◆ Task requirements
The answer is to be an exact copy of the lines below running from the line with "if (wr_dvsr)" down to the line with "assign wr_dvsr = (div_address", both ends included, and nothing more.

◆ Information given

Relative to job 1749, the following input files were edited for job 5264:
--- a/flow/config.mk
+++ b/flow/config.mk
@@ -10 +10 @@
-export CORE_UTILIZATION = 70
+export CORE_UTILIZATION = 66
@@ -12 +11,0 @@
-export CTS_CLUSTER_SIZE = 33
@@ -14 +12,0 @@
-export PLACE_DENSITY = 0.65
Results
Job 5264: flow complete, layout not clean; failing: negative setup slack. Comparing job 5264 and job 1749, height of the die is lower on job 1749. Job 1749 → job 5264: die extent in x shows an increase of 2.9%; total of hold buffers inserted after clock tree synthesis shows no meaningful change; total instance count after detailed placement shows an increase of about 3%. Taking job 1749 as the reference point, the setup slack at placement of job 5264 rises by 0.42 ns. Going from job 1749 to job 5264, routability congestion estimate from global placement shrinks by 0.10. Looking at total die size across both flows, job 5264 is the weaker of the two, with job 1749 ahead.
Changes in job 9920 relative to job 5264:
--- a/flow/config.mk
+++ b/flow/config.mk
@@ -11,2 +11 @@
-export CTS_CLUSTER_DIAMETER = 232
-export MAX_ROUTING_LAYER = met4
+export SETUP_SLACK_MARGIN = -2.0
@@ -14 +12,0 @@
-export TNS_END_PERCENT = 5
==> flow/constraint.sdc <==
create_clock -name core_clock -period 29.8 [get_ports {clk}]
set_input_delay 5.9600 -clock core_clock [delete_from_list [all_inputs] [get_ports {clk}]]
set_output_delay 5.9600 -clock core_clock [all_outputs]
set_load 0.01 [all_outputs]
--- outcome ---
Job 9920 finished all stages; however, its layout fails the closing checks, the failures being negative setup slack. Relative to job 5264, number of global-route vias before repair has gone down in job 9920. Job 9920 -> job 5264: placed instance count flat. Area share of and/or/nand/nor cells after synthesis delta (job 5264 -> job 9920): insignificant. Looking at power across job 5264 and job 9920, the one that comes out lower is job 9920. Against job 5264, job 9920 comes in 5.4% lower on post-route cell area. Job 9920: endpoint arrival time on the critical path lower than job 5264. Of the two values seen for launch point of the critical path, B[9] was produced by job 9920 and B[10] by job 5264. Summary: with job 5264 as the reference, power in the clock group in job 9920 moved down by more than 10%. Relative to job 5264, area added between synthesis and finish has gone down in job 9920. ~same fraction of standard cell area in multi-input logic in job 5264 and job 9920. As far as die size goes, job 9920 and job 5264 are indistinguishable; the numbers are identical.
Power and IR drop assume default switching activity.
==> run a <==
==> flow/design.v <==
module div 
	#(
		parameter W=32,
					 CBIT=6		 
	 )
	(
		input wire clk, reset, str_trg,
		input wire [W-1:0] dvsr, dvnd,
		output reg ready, done_trg,
		output wire [W-1:0] quo,rmd
	);
	localparam [1:0]
		idle = 2'b00,
		op = 2'b01,
		last = 2'b10,
		done = 2'b11;
	reg [1:0] state_reg, state_next;
	reg [W-1:0] rh_reg, rh_next, rl_reg, rl_next, rh_tmp, d_reg, d_next;
	reg [CBIT-1:0] n_reg, n_next;
	reg q_bit, start;
	always @ (posedge clk, posedge reset)
		if (reset)
		begin
			state_reg<=idle;
			rh_reg<=0;
			rl_reg<=0;
			d_reg<=0;
			n_reg<=0;
		end
		else
		begin
			state_reg<=state_next;
			rh_reg<=rh_next;
			rl_reg<=rl_next;
			d_reg<=d_next;
			n_reg<=n_next;
		end
		always @*
		begin
			start = str_trg;
			state_next = state_reg;
			ready = 1'b0;
			done_trg = 1'b0;
			rh_next = rh_reg;
			rl_next = rl_reg;
			d_next = d_reg;
			n_next = n_reg;
			case (state_reg)
				idle:
				begin
					ready = 1'b1;
					if (start)
					begin
						rh_next = 0;
						rl_next = dvnd;   
						d_next = dvsr;    
						n_next = W+1;     
						state_next = op;
					end
				end
				op:
				begin
					rl_next  = {rl_reg[W-2:0], q_bit};
					rh_next = {rh_tmp[W-2:0], rl_reg[W-1]};
					n_next = n_reg-1;
					if (n_next==1)
						state_next = last;
				end
				last:  
				begin
					rl_next = {rl_reg[W-2:0], q_bit};
					rh_next = rh_tmp;
					state_next = done;
				end
				done:
				begin
					done_trg = 1'b1;
					state_next = idle;
				end
				default: state_next = idle;
			endcase
		end
		always @*
			if (rh_reg >= d_reg)
			begin
				rh_tmp = rh_reg - d_reg;
				q_bit=1'b1;
			end
			else
			begin
				rh_tmp = rh_reg;
				q_bit = 1'b0;
			end
		assign quo = rl_reg;
		assign rmd = rh_reg;
endmodule
module div_avalon
	#(
		parameter W     = 32,
				  CBIT  = 6		 
	 )
	(
		input wire clk, reset,
		input wire [2:0] div_address,
		input wire div_chipselect,
		input wire div_write,
		input wire [W-1:0] div_writedata,
		output wire [W-1:0] div_readdata,
		output wire div_irq,
		output wire div_rdy
	);
    localparam [2:0]
        SET_DIVIDEND  = 3'h0,
        SET_DIVISOR   = 3'h1,
        START         = 3'h2,
        GET_QUOTIENT  = 3'h3,
        GET_REMAINDER = 3'h4,
        GET_READY     = 3'h5,
        DONE_TRG      = 3'h6;
	wire div_start, div_ready, set_done_trg, clr_done_trg;
	reg [W-1:0] dvnd_reg, dvsr_reg;
	reg done_trg_reg;
	wire [W-1:0] quo, rmd;
	wire wr_en, wr_dvnd, wr_dvsr;
	div #(.W(32), .CBIT(6)) d1
		 ( .clk(clk), .reset(reset), .str_trg(div_start), .dvsr(dvsr_reg), .dvnd(dvnd_reg),   
		   .ready(div_ready), .done_trg(set_done_trg), .quo(quo), .rmd(rmd));         
	always @ (posedge clk, posedge reset)
	begin
		if (reset)
		begin
			dvnd_reg <= 0;
			dvsr_reg <= 0;
			done_trg_reg <= 0;
		end
		else
		begin
			if (wr_dvnd)
				dvnd_reg <= div_writedata;
			if (wr_dvsr)
				dvsr_reg <= div_writedata;
			if (set_done_trg)
				done_trg_reg <= 1'b1;
			else if (clr_done_trg)
				done_trg_reg <= 1'b0;
		end
	end
	assign wr_en = div_write & div_chipselect;
	assign wr_dvnd = (div_address == SET_DIVIDEND) & wr_en;
	assign wr_dvsr = (div_address == SET_DIVISOR) & wr_en;
	assign div_start = (div_address == START) & wr_en;
	assign clr_done_trg = (div_address == DONE_TRG) & wr_en;
	assign div_readdata = (div_address == GET_QUOTIENT) ? quo :
								 (div_address == GET_REMAINDER) ? rmd :
								 (div_address == GET_READY) ? {31'b0, div_ready} : {31'b0, done_trg_reg};
	assign div_rdy = div_ready;
	assign div_irq = done_trg_reg;
endmodule
==> flow/run.sh <==
#!/bin/bash
# the make line also repeats each setting of config.mk as NAME=value (left out here)
make -C /OpenROAD-flow-scripts/flow DESIGN_CONFIG=/design/flow/config.mk WORK_HOME=/design/flow/orfs CLKGATE_MAP_FILE= finish
==> flow/config.mk <==
export PLATFORM = sky130hd
export DESIGN_NAME = div_avalon
export DESIGN_NICKNAME = div_avalon
export VERILOG_FILES = /design/flow/design.v
export SDC_FILE = /design/flow/constraint.sdc
export NUM_CORES = 4
export LEC_CHECK = 0
export CAP_MARGIN = 20
export CORE_MARGIN = 2
export CORE_UTILIZATION = 40
export CTS_CLUSTER_DIAMETER = 364
export GPL_TIMING_DRIVEN = 0
export MAX_ROUTING_LAYER = met4
export PLACE_DENSITY_LB_ADDON = 0.09
export SLEW_MARGIN = 20
==> flow/constraint.sdc <==
create_clock -name core_clock -period 7.31 [get_ports {clk}]
set_input_delay 1.4620 -clock core_clock [delete_from_list [all_inputs] [get_ports {clk}]]
set_output_delay 1.4620 -clock core_clock [all_outputs]
set_load 0.01 [all_outputs]
==> inputs of run b, as changes to run a <==
--- a/flow/config.mk
+++ b/flow/config.mk
@@ -10,6 +10,7 @@
 export CORE_UTILIZATION = 40
-export CTS_CLUSTER_DIAMETER = 364
-export GPL_TIMING_DRIVEN = 0
-export MAX_ROUTING_LAYER = met4
-export PLACE_DENSITY_LB_ADDON = 0.09
+export CTS_CLUSTER_DIAMETER = 333
+export CTS_CLUSTER_SIZE = 100
+export HOLD_SLACK_MARGIN = -0.05
+export SETUP_SLACK_MARGIN = 1.05
 export SLEW_MARGIN = 20
+export TNS_END_PERCENT = 15
==> flow/constraint.sdc (replaced) <==
create_clock -name core_clock -period 5.0 [get_ports {clk}]
set_input_delay 1.0000 -clock core_clock [delete_from_list [all_inputs] [get_ports {clk}]]
set_output_delay 1.0000 -clock core_clock [all_outputs]
set_load 0.01 [all_outputs]
==> inputs of run c, as changes to run a <==
--- a/flow/config.mk
+++ b/flow/config.mk
@@ -9,7 +9,6 @@
 export CORE_MARGIN = 2
-export CORE_UTILIZATION = 40
-export CTS_CLUSTER_DIAMETER = 364
-export GPL_TIMING_DRIVEN = 0
-export MAX_ROUTING_LAYER = met4
-export PLACE_DENSITY_LB_ADDON = 0.09
+export CORE_UTILIZATION = 27
+export CTS_CLUSTER_DIAMETER = 333
+export CTS_CLUSTER_SIZE = 100
+export HOLD_SLACK_MARGIN = -0.05
 export SLEW_MARGIN = 20
==> flow/constraint.sdc (replaced) <==
create_clock -name core_clock -period 5.0 [get_ports {clk}]
set_input_delay 1.0000 -clock core_clock [delete_from_list [all_inputs] [get_ports {clk}]]
set_output_delay 1.0000 -clock core_clock [all_outputs]
set_load 0.01 [all_outputs]
==> flow_summary.html <==
<!-- implementation run metrics -->
<table>
<tr><th>Metric</th><th>Value</th></tr>
<tr><th colspan="2">Layout</th></tr>
<tr><td>Final Util</td><td>48.0%</td></tr>
<tr><td>Data-path buffer share of cell area in the final layout</td><td>8.31%</td></tr>
<tr><td>P&amp;R area growth vs syn</td><td>18.5%</td></tr>
<tr><td>Clock buf count</td><td>24</td></tr>
<tr><th colspan="2">Place</th></tr>
<tr><td>Post-DP HPWL</td><td>15400 um</td></tr>
<tr><th colspan="2">Power</th></tr>
<tr><td>Power per Cell Area</td><td>630 nW/um^2</td></tr>
<tr><td>Share of power burned in registers</td><td>31.8%</td></tr>
<tr><th colspan="2">GRT</th></tr>
<tr><td>Vias in the first global route</td><td>7036</td></tr>
<tr><th colspan="2">Run status</th></tr>
<tr><td>Status</td><td>timing/DRC/antenna clean</td></tr>
<tr><th colspan="2">Floorplan</th></tr>
<tr><td>Share of the core filled by cells before placement</td><td>40.5%</td></tr>
<tr><td>Die Y</td><td>158 um</td></tr>
<tr><th colspan="2">Timing</th></tr>
<tr><td>Portion of the clock cycle consumed by the worst path in the final layout</td><td>72.9%</td></tr>
<tr><td>Headroom to the max-slew limit</td><td>33.9%</td></tr>
<tr><th colspan="2">Clock tree</th></tr>
<tr><td>Insertion delay at the late pin of the worst-skew pair</td><td>0.43 ns</td></tr>
<tr><th colspan="2">Critical path</th></tr>
<tr><td>Ordered list of cells on the worst path</td><td>ha_1 &gt; a211oi_4 &gt; o211ai_2 &gt; a41oi_2 &gt; nor2_1 &gt; o31a_1 &gt; a311oi_2 &gt; a21o_1 &gt; buf_4 &gt; a22oi_1 &gt; o21ai_0</td></tr>
<tr><th colspan="2">Detailed routing</th></tr>
<tr><td>Routed length on met2</td><td>~11000 um</td></tr>
</table>
-- figures above: run b

==> flow_summary.html <==
<!-- implementation run metrics -->
<table>
<tr><th>Metric</th><th>Value</th></tr>
<tr><th colspan="2">Place</th></tr>
<tr><td>Post-DP HPWL</td><td>16700 um</td></tr>
<tr><th colspan="2">Power</th></tr>
<tr><td>Share of power burned in registers</td><td>32.5%</td></tr>
<tr><td>Power per Cell Area</td><td>620 nW/um^2</td></tr>
<tr><th colspan="2">Critical path</th></tr>
<tr><td>Ordered list of cells on the worst path</td><td>clkdlybuf4s50_1 &gt; inv_1 &gt; nor3_2 &gt; buf_4 &gt; a22o_1 &gt; clkdlybuf4s50_1</td></tr>
<tr><td>Capture instance of the worst register-to-register path</td><td>d1.rh_reg[30]$_DFFE_PP0P_</td></tr>
<tr><th colspan="2">Floorplan</th></tr>
<tr><td>Die Y</td><td>191 um</td></tr>
<tr><td>Share of the core filled by cells before placement</td><td>27.4%</td></tr>
<tr><th colspan="2">Timing</th></tr>
<tr><td>Portion of the clock cycle consumed by the worst path in the final layout</td><td>81.8%</td></tr>
<tr><th colspan="2">Layout</th></tr>
<tr><td>Final Util</td><td>approximately a third</td></tr>
<tr><td>P&amp;R area growth vs syn</td><td>18.9%</td></tr>
<tr><td>Data-path buffer share of cell area in the final layout</td><td>7.60%</td></tr>
<tr><th colspan="2">Run status</th></tr>
<tr><td>Status</td><td>timing/DRC/antenna clean</td></tr>
<tr><th colspan="2">Clock tree</th></tr>
<tr><td>Insertion delay at the late pin of the worst-skew pair</td><td>0.44 ns</td></tr>
<tr><th colspan="2">GRT</th></tr>
<tr><td>Vias in the first global route</td><td>7102</td></tr>
<tr><th colspan="2">Detailed routing</th></tr>
<tr><td>Routed length on met2</td><td>11000 um</td></tr>
</table>
-- figures above: run c

==> flow_summary.html <==
<!-- implementation run metrics -->
<table>
<tr><th>Metric</th><th>Value</th></tr>
<tr><th colspan="2">Run status</th></tr>
<tr><td>Status</td><td>timing/DRC/antenna clean</td></tr>
<tr><th colspan="2">Timing</th></tr>
<tr><td>Headroom to the max-slew limit</td><td>35.8%</td></tr>
<tr><td>Portion of the clock cycle consumed by the worst path in the final layout</td><td>77.6%</td></tr>
<tr><th colspan="2">Power</th></tr>
<tr><td>Power per Cell Area</td><td>437 nW/um^2</td></tr>
<tr><th colspan="2">Floorplan</th></tr>
<tr><td>Share of the core filled by cells before placement</td><td>40.5%</td></tr>
<tr><td>Die Y</td><td>158 um</td></tr>
<tr><th colspan="2">Layout</th></tr>
<tr><td>Final Util</td><td>48.0%</td></tr>
<tr><th colspan="2">Detailed routing</th></tr>
<tr><td>Routed length on met2</td><td>11200 um</td></tr>
</table>
-- figures above: run a

No activity file was given, so power comes from the tool's default toggle rates.
`timescale 1ns / 1ps
module bit_8_vedic(in1,in2,out);
input [7:0] in1,in2;
output [15:0] out;
wire [7:0] pp1,pp2,pp3,pp4;
bit_4_vedic a1(in1[3:0],in2[3:0],pp1);
bit_4_vedic a2(in1[3:0],in2[7:4],pp2);
bit_4_vedic a3(in1[7:4],in2[3:0],pp3);
bit_4_vedic a4(in1[7:4],in2[7:4],pp4);
assign out=pp1+{pp2,4'b0000}+{pp3,4'b0000}+{pp4,8'b00000000};
endmodule
==> wip/willow <==
Design gemm_mem, start of the top module:
module gemm_mem(
  input wire clk,
  input wire rst,
  input wire out_rdy,
  input wire v0__read_req_rdy,
  input wire [31:0] v0__read_resp,
  input wire v0__read_resp_vld,
  input wire v0__write_completion_vld,
  input wire v0__write_req_rdy,
  input wire [31:0] v0_in,
  input wire v0_in_vld,
  input wire v1__read_req_rdy,
  input wire [31:0] v1__read_resp,
  input wire v1__read_resp_vld,
  input wire v1__write_completion_vld,
  input wire v1__write_req_rdy,
  input wire [31:0] v1_in,
  input wire v1_in_vld,
  input wire [31:0] C_rd_data,
  output wire [31:0] out,
  output wire out_vld,
  output wire [3:0] v0__read_req,
  output wire v0__read_req_vld,
  output wire v0__read_resp_rdy,
  output wire v0__write_completion_rdy,
  output wire [35:0] v0__write_req,
  output wire v0__write_req_vld,
  output wire v0_in_rdy,
  output wire [3:0] v1__read_req,
  output wire v1__read_req_vld,
  output wire v1__read_resp_rdy,
  output wire v1__write_completion_rdy,
  output wire [35:0] v1__write_req,
  output wire v1__write_req_vld,
  output wire v1_in_rdy,
  output wire [3:0] C_rd_addr,
  output wire C_rd_en,
  output wire [3:0] C_wr_addr,
  output wire [31:0] C_wr_data,
  output wire C_wr_en
);
  function automatic [31:0] smul32b_32b_x_32b (input reg [31:0] lhs, input reg [31:0] rhs);
    reg signed [31:0] signed_lhs;
    reg signed [31:0] signed_rhs;
    reg signed [31:0] signed_result;
    begin
      signed_lhs = $signed(lhs);
      signed_rhs = $signed(rhs);
      signed_result = signed_lhs * signed_rhs;
      smul32b_32b_x_32b = $unsigned(signed_result);
    end
  endfunction
  wire [31:0] literal_11959 = 32'h0000_0000;
  wire [31:0] literal_11836 = 32'h0000_0000;
  wire [31:0] literal_11840 = 32'h0000_0000;
  wire [7:0] literal_11493;
  assign literal_11493 = {2'h0, 2'h3, 2'h2, 2'h1};
  reg ____for_5__last_iter_broke;
  reg ____for_4__last_iter_broke;
  reg ____for_2__last_iter_broke;
  reg ____for_3__last_iter_broke;
  reg [2:0] ____for_5_k;
  reg ____for_6__last_iter_broke;
  reg ____for_1__last_iter_broke;
  reg [2:0] ____for_4_j;
  reg [4:0] ____for_2__i;
  reg [2:0] ____for_3_i;
  reg [1:0] __this;
  reg [4:0] ____for_6__i;
  reg [4:0] ____for_1__i;
  reg [4:0] ____fsm_gemm_impl_state;
  reg ____fsm___for_5_loop_state_0;
  reg [4:0] p0_____fsm_gemm_impl_state__1;
  ...
==> flow/config.mk <==
export PLATFORM = sky130hd
export DESIGN_NAME = gemm_mem
export DESIGN_NICKNAME = gemm_mem
export VERILOG_FILES = /design/flow/design.v
export SDC_FILE = /design/flow/constraint.sdc
export NUM_CORES = 4
export LEC_CHECK = 0
export ABC_AREA = 1
export CAP_MARGIN = 20
export CORE_ASPECT_RATIO = 0.96
export CORE_MARGIN = 2
export CORE_UTILIZATION = 69
export CTS_CLUSTER_DIAMETER = 211
export CTS_CLUSTER_SIZE = 22
export MAX_ROUTING_LAYER = met4
export SETUP_SLACK_MARGIN = -0.67
export SLEW_MARGIN = 20
==> flow/constraint.sdc <==
create_clock -name core_clock -period 11.2 [get_ports {clk}]
set_input_delay 2.2400 -clock core_clock [delete_from_list [all_inputs] [get_ports {clk}]]
set_output_delay 2.2400 -clock core_clock [all_outputs]
set_load 0.01 [all_outputs]
run.sh (not shown) runs the stock make flow with config.mk's settings and CLKGATE_MAP_FILE=.
==> wip/sierra: changes against wip/willow <==
Settings changed: ABC_AREA 1 to default, CORE_ASPECT_RATIO 0.96 to default, CORE_UTILIZATION 69 to 40, CTS_CLUSTER_DIAMETER 211 to default, CTS_CLUSTER_SIZE 22 to default, MAX_ROUTING_LAYER met4 to default, SETUP_SLACK_MARGIN -0.67 to default.
==> flow/constraint.sdc (replaced) <==
create_clock -name core_clock -period 7.78 [get_ports {clk}]
set_input_delay 1.5560 -clock core_clock [delete_from_list [all_inputs] [get_ports {clk}]]
set_output_delay 1.5560 -clock core_clock [all_outputs]
set_load 0.01 [all_outputs]
==> wip/zinc: changes against wip/willow <==
Settings changed: CORE_UTILIZATION 69 to 65, CTS_CLUSTER_DIAMETER 211 to 29, CTS_CLUSTER_SIZE 22 to default, HOLD_SLACK_MARGIN from default to 0.3, SETUP_SLACK_MARGIN -0.67 to default.
==> flow/constraint.sdc (replaced) <==
create_clock -name core_clock -period 8.24 [get_ports {clk}]
set_input_delay 1.6480 -clock core_clock [delete_from_list [all_inputs] [get_ports {clk}]]
set_output_delay 1.6480 -clock core_clock [all_outputs]
set_load 0.01 [all_outputs]
==> summary of the runs <==
Between wip/willow and wip/zinc, the lower final cell count is in wip/willow (gap about 2.5%, measured against wip/zinc).
Against wip/willow, the synthesized cell count of wip/sierra is lower by about 20%.
Against wip/zinc, the non-clock buffer count of wip/willow is lower by 24.
The lowest hold slack belongs to wip/zinc, the highest to wip/willow.
Of wip/willow and wip/sierra, wip/willow has the higher first-iteration DRC count (gap 50%, measured against wip/sierra).
Global-route usage, lowest first: wip/sierra, wip/willow, wip/zinc.
Count of clock-buffer cells in the layout, highest first: wip/zinc, wip/sierra, wip/willow.
The highest routed wire length belongs to wip/zinc, the lowest to wip/willow.
Power: wip/zinc > wip/sierra > wip/willow.
Clock skew, highest first: wip/zinc, wip/willow, wip/sierra.
==> figures <==
metric                                                                                                        wip/sierra         wip/willow                         wip/zinc
Final-layout clock buffer total                                                                                       39                 15                               65
Reg2Reg Capture Point                                                                                  p1_smul_11826[31]  p1_smul_11826[29]                p1_smul_11826[29]
Setup slack of the critical path after layout                                                                     531 ps            3690 ps                          1040 ps
Number of gates on the worst path with buffers counted                                                                22                  9                               26
Clock transition at the register clock pins on the worst setup and hold paths after CTS                            60 ps              90 ps                            50 ps
Worst path slowest cell                                                                                          dfxtp_1    clkdlybuf4s50_1                          dfxtp_1
Fill cell instance count of the final layout                                                                        7022               3322                             3428
Outcome                                                                                         timing/DRC/antenna clean  timing/DRC/antenna clean         timing/DRC/antenna clean
Critical Path AT                                                                                                 7750 ps            5270 ps                          7670 ps
Count of buffering cells on the critical path with inverters included                                                  3                  4                                7
Drt via density                                                                                                     5.04               5.43                             5.36
Worst setup endpoint                                                                                   p1_smul_11826[31]  v0__read_resp_rdy                p1_smul_11826[29]
Chip area estimate from yosys synthesis                                                                      28800 sq um        30100 sq um                      30100 sq um
Max VDD drop                                                                                                    0.156 mV          0.0848 mV                         0.159 mV
Ratio of layout area to synthesized area                                                                          1.184x             1.129x                           1.191x
Proportion of synthesized chip area in sequential cells                                                            0.171              0.163                            0.163
Leakage power                                                                                                    15.0 nW            18.8 nW                          19.7 nW
H-tree lvl count                                                                                                       1                  1                                2
Number of standard cells in the layout, taps in and fillers out                                                     4598               4944                             5069
Signal buf overhead                                                                                                0.114              0.107                            0.107
Crit. Startpoint                                                                         ____fsm___for_5_loop_state_2[6]  v0__read_resp_vld  ____fsm___for_5_loop_state_2[2]
Most popular library cell in the synthesized design by count                                                      and2_1              inv_1                            inv_1

---

==> build 4: inputs <==
Starting RTL as in the previous note.
make LEC_CHECK=0 ABC_AREA=0 CAP_MARGIN=20 CORE_MARGIN=2 CORE_UTILIZATION=72 CTS_CLUSTER_DIAMETER=393 CTS_CLUSTER_SIZE=99 SETUP_SLACK_MARGIN=0.83 SLEW_MARGIN=20 TNS_END_PERCENT=10 finish   # period 3.53 ns
==> build 18 (differences from build 4) <==
==> flow/config.mk (replaced) <==
export PLATFORM = sky130hd
export DESIGN_NAME = gemm_mem
export DESIGN_NICKNAME = gemm_mem
export VERILOG_FILES = /design/flow/design.v
export SDC_FILE = /design/flow/constraint.sdc
export NUM_CORES = 4
export LEC_CHECK = 0
export ABC_AREA = 1
export CAP_MARGIN = 20
export CORE_MARGIN = 2
export CORE_UTILIZATION = 68
export SETUP_SLACK_MARGIN = 1.22
export SLEW_MARGIN = 20
==> flow/constraint.sdc (replaced) <==
create_clock -name core_clock -period 4.32 [get_ports {clk}]
set_input_delay 0.8640 -clock core_clock [delete_from_list [all_inputs] [get_ports {clk}]]
set_output_delay 0.8640 -clock core_clock [all_outputs]
set_load 0.01 [all_outputs]
==> impl_metrics.json <==
{
  "met1_usage": 0.8482,
  "initial_core_util": 0.7276,
  "stop_stage": "5_1_grt",
  "ys_seq_share": 0.1711,
  "hpwl_um": 74050,
  "top_cells_by_count": "471 x and2_1, 455 x inv_1, 431 x nand2_1, 409 x fa_1, 246 x dfxtp_1",
  "mux_share": 0.01357,
  "firstError": "[ERROR GRT-0232] Routing congestion too high. Check the congestion heatmap in the GUI.",
  "post_cts_buffers": 18,
  "avgSynthCellArea_um2": 8.466,
  "status": "stopped before the end"
}
the above is filed under build 4

==> impl_metrics.json <==
{
  "status": "finished with violations",
  "violations": "setup timing",
  "setup_viol": 26,
  "final_critical_path_setup_slack_ns": -3.667,
  "grt_pass1_vias": 31330,
  "initial_core_util": 0.6859,
  "mux_share": 0,
  "top_cells_by_count": "1062 x inv_1, 904 x nand2_1, 409 x fa_1, 280 x nor2_1, 255 x a21oi_1",
  "hold_class": "flop to flop",
  "post_cts_buffers": 51,
  "clkCellAreaFrac": 0.02587,
  "met1_usage": 0.5175,
  "reg2reg_from": "____fsm___for_5_loop_state_2[21]",
  "avgSynthCellArea_um2": 7.190
}
the above is filed under build 18

No activity file was given, so power comes from the tool's default toggle rates.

◆ Task response
			if (wr_dvsr)
				dvsr_reg <= div_writedata;
			if (set_done_trg)
				done_trg_reg <= 1'b1;
			else if (clr_done_trg)
				done_trg_reg <= 1'b0;
		end
	end
	assign wr_en = div_write & div_chipselect;
	assign wr_dvnd = (div_address == SET_DIVIDEND) & wr_en;
	assign wr_dvsr = (div_address == SET_DIVISOR) & wr_en;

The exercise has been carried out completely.